WHAT YOU SHOULD DO
Copy every line of the records below where the word "default" occurs.

DATASET
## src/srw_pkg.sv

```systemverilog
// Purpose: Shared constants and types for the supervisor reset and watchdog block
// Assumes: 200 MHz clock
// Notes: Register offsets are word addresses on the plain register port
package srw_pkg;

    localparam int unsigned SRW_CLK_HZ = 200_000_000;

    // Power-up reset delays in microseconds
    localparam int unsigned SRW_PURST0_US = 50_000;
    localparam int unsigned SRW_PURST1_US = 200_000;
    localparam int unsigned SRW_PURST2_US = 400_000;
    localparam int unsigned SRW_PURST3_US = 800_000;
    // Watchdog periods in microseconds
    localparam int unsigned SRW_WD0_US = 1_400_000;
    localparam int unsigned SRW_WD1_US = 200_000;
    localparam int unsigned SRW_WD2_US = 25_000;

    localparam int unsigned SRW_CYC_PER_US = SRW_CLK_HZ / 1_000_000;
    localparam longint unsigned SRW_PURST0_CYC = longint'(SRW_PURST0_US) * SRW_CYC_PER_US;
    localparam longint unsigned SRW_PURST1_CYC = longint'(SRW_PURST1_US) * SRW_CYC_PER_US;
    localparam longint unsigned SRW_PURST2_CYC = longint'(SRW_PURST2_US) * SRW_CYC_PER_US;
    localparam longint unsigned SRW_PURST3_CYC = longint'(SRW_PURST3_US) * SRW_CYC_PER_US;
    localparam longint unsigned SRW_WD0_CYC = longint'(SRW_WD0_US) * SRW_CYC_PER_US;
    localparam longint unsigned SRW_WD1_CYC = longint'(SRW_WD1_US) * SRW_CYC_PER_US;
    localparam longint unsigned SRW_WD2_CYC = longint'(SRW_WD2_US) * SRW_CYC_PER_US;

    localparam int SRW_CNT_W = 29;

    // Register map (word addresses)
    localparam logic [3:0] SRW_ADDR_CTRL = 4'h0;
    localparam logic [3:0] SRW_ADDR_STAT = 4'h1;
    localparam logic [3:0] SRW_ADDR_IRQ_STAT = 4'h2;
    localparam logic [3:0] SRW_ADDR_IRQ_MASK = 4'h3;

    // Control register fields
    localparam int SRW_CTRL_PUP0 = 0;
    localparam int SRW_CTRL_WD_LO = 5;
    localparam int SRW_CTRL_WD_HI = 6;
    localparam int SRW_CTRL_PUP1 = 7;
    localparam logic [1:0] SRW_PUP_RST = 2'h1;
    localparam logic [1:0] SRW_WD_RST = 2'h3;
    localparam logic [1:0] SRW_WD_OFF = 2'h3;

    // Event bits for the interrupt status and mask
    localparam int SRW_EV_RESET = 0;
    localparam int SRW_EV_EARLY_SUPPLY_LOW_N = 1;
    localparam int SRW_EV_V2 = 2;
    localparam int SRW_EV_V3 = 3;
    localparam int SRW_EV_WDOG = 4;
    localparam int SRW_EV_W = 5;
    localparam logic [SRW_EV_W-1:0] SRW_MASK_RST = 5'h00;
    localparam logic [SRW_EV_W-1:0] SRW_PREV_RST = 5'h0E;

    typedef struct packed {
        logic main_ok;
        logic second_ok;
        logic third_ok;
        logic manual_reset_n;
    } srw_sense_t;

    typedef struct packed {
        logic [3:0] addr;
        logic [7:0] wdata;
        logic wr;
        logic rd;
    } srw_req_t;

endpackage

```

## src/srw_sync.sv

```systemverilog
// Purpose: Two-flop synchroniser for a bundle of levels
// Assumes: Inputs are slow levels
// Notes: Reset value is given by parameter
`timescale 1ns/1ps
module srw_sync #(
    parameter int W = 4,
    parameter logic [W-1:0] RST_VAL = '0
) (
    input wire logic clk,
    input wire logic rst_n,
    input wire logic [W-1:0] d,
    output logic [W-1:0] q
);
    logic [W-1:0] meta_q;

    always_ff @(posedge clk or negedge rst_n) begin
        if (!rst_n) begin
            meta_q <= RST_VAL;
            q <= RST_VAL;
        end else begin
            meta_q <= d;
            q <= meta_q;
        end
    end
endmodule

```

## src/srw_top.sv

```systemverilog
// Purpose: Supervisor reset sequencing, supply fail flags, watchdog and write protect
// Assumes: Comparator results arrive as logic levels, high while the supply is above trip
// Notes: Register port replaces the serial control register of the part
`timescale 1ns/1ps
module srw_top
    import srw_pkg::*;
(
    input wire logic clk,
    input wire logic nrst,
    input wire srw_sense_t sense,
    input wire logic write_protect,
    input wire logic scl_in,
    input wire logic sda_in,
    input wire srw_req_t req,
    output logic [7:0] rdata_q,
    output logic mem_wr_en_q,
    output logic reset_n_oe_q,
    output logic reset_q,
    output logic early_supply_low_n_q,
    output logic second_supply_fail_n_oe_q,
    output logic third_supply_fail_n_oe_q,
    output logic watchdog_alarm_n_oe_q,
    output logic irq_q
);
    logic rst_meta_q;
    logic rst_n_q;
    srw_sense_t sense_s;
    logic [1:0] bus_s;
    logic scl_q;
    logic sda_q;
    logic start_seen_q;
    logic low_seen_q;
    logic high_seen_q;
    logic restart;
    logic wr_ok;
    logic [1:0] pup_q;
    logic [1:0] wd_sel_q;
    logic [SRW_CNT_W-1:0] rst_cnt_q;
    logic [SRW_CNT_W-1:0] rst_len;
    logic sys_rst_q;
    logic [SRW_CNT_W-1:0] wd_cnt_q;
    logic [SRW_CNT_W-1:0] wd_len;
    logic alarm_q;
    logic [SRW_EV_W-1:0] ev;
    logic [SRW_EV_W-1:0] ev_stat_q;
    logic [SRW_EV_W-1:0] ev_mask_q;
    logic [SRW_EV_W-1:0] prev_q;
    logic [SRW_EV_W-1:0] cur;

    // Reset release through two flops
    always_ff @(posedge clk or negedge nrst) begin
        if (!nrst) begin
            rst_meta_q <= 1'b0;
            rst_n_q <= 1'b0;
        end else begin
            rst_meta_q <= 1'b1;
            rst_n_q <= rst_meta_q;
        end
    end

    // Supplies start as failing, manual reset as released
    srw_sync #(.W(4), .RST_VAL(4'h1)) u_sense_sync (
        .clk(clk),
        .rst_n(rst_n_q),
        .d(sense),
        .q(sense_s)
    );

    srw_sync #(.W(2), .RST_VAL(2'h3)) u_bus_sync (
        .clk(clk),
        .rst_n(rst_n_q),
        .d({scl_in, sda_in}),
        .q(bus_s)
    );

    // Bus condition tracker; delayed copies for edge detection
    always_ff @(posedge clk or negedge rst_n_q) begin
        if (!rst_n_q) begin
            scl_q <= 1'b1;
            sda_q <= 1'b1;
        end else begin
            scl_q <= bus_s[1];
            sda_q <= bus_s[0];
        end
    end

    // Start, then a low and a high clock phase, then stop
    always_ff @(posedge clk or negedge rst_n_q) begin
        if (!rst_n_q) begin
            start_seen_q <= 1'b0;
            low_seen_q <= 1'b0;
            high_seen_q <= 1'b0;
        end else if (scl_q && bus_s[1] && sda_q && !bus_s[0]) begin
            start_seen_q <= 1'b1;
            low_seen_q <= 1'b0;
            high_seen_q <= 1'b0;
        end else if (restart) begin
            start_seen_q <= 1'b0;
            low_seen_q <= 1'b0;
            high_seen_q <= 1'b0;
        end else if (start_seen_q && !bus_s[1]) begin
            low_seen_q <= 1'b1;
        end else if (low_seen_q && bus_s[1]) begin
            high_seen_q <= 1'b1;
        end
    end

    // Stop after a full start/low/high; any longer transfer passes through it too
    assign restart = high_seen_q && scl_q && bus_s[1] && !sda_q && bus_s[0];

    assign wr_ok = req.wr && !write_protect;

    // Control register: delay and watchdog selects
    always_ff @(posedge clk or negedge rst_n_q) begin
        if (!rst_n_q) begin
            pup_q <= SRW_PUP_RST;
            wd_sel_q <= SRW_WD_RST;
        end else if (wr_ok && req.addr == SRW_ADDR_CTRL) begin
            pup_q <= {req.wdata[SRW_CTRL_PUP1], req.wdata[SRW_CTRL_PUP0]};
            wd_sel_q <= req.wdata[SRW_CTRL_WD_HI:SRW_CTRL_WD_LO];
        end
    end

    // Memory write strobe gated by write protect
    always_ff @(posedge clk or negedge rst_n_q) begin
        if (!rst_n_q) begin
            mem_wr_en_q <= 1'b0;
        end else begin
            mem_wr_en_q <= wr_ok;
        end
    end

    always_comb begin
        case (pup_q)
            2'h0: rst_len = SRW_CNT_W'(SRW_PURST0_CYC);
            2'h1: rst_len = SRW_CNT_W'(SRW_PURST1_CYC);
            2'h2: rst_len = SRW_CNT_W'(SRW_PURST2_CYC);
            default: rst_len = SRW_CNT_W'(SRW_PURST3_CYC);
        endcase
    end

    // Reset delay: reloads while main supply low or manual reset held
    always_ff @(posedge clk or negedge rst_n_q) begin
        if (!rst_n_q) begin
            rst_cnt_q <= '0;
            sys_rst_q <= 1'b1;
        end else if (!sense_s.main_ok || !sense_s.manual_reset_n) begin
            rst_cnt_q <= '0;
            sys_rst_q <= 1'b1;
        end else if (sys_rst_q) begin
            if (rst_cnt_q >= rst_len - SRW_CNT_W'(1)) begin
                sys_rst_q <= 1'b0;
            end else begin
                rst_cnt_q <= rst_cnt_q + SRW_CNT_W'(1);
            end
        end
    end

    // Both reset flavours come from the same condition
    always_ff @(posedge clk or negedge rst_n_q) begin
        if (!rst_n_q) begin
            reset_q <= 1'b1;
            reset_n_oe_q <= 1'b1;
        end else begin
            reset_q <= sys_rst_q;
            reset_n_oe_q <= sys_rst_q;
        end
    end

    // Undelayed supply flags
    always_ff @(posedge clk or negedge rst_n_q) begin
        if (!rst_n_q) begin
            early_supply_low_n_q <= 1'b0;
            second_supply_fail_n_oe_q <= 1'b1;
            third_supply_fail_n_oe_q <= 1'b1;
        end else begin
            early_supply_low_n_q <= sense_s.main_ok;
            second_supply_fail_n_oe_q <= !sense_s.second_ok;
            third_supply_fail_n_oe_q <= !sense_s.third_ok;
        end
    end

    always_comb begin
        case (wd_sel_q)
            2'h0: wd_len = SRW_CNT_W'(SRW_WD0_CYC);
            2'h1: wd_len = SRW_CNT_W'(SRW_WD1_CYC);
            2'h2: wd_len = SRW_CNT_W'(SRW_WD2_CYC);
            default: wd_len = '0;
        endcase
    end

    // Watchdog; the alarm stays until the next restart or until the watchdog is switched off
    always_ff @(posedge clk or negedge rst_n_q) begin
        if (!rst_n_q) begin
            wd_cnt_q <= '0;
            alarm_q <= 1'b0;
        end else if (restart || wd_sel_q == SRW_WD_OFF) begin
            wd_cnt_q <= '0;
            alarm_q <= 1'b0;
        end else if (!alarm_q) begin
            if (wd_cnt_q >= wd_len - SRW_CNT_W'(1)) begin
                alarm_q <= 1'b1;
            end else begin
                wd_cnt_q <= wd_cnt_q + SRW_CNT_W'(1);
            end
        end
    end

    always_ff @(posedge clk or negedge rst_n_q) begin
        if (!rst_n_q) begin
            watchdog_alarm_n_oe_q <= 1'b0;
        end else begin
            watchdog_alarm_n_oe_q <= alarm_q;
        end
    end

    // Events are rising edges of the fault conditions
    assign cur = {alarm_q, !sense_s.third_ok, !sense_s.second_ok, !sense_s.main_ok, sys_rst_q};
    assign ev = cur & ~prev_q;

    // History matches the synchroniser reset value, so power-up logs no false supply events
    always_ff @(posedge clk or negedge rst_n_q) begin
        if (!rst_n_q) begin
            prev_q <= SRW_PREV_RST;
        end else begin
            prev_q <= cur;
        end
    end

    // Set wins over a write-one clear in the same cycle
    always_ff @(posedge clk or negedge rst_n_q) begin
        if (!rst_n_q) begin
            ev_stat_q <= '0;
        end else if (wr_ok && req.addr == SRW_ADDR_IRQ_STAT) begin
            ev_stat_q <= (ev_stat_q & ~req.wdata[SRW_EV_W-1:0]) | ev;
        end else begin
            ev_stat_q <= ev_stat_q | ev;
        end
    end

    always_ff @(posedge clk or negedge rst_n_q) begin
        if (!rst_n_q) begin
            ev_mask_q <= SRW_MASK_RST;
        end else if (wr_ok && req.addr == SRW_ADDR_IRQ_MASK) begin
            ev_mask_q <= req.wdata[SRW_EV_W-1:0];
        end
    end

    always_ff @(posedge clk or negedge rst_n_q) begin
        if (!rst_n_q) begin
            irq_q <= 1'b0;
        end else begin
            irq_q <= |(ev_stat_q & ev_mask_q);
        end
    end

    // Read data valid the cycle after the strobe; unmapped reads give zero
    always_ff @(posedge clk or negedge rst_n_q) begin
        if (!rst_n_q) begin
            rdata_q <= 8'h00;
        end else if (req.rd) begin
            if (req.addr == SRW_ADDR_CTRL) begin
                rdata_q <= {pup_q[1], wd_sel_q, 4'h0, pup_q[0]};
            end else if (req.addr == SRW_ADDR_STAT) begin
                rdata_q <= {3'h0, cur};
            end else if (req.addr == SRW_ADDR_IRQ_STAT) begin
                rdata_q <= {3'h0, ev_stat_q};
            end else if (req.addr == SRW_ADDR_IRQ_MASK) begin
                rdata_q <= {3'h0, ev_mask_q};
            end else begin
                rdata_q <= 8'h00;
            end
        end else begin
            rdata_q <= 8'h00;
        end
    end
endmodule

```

ANSWER TO THE PROBLEM
            default: rst_len = SRW_CNT_W'(SRW_PURST3_CYC);
            default: wd_len = '0;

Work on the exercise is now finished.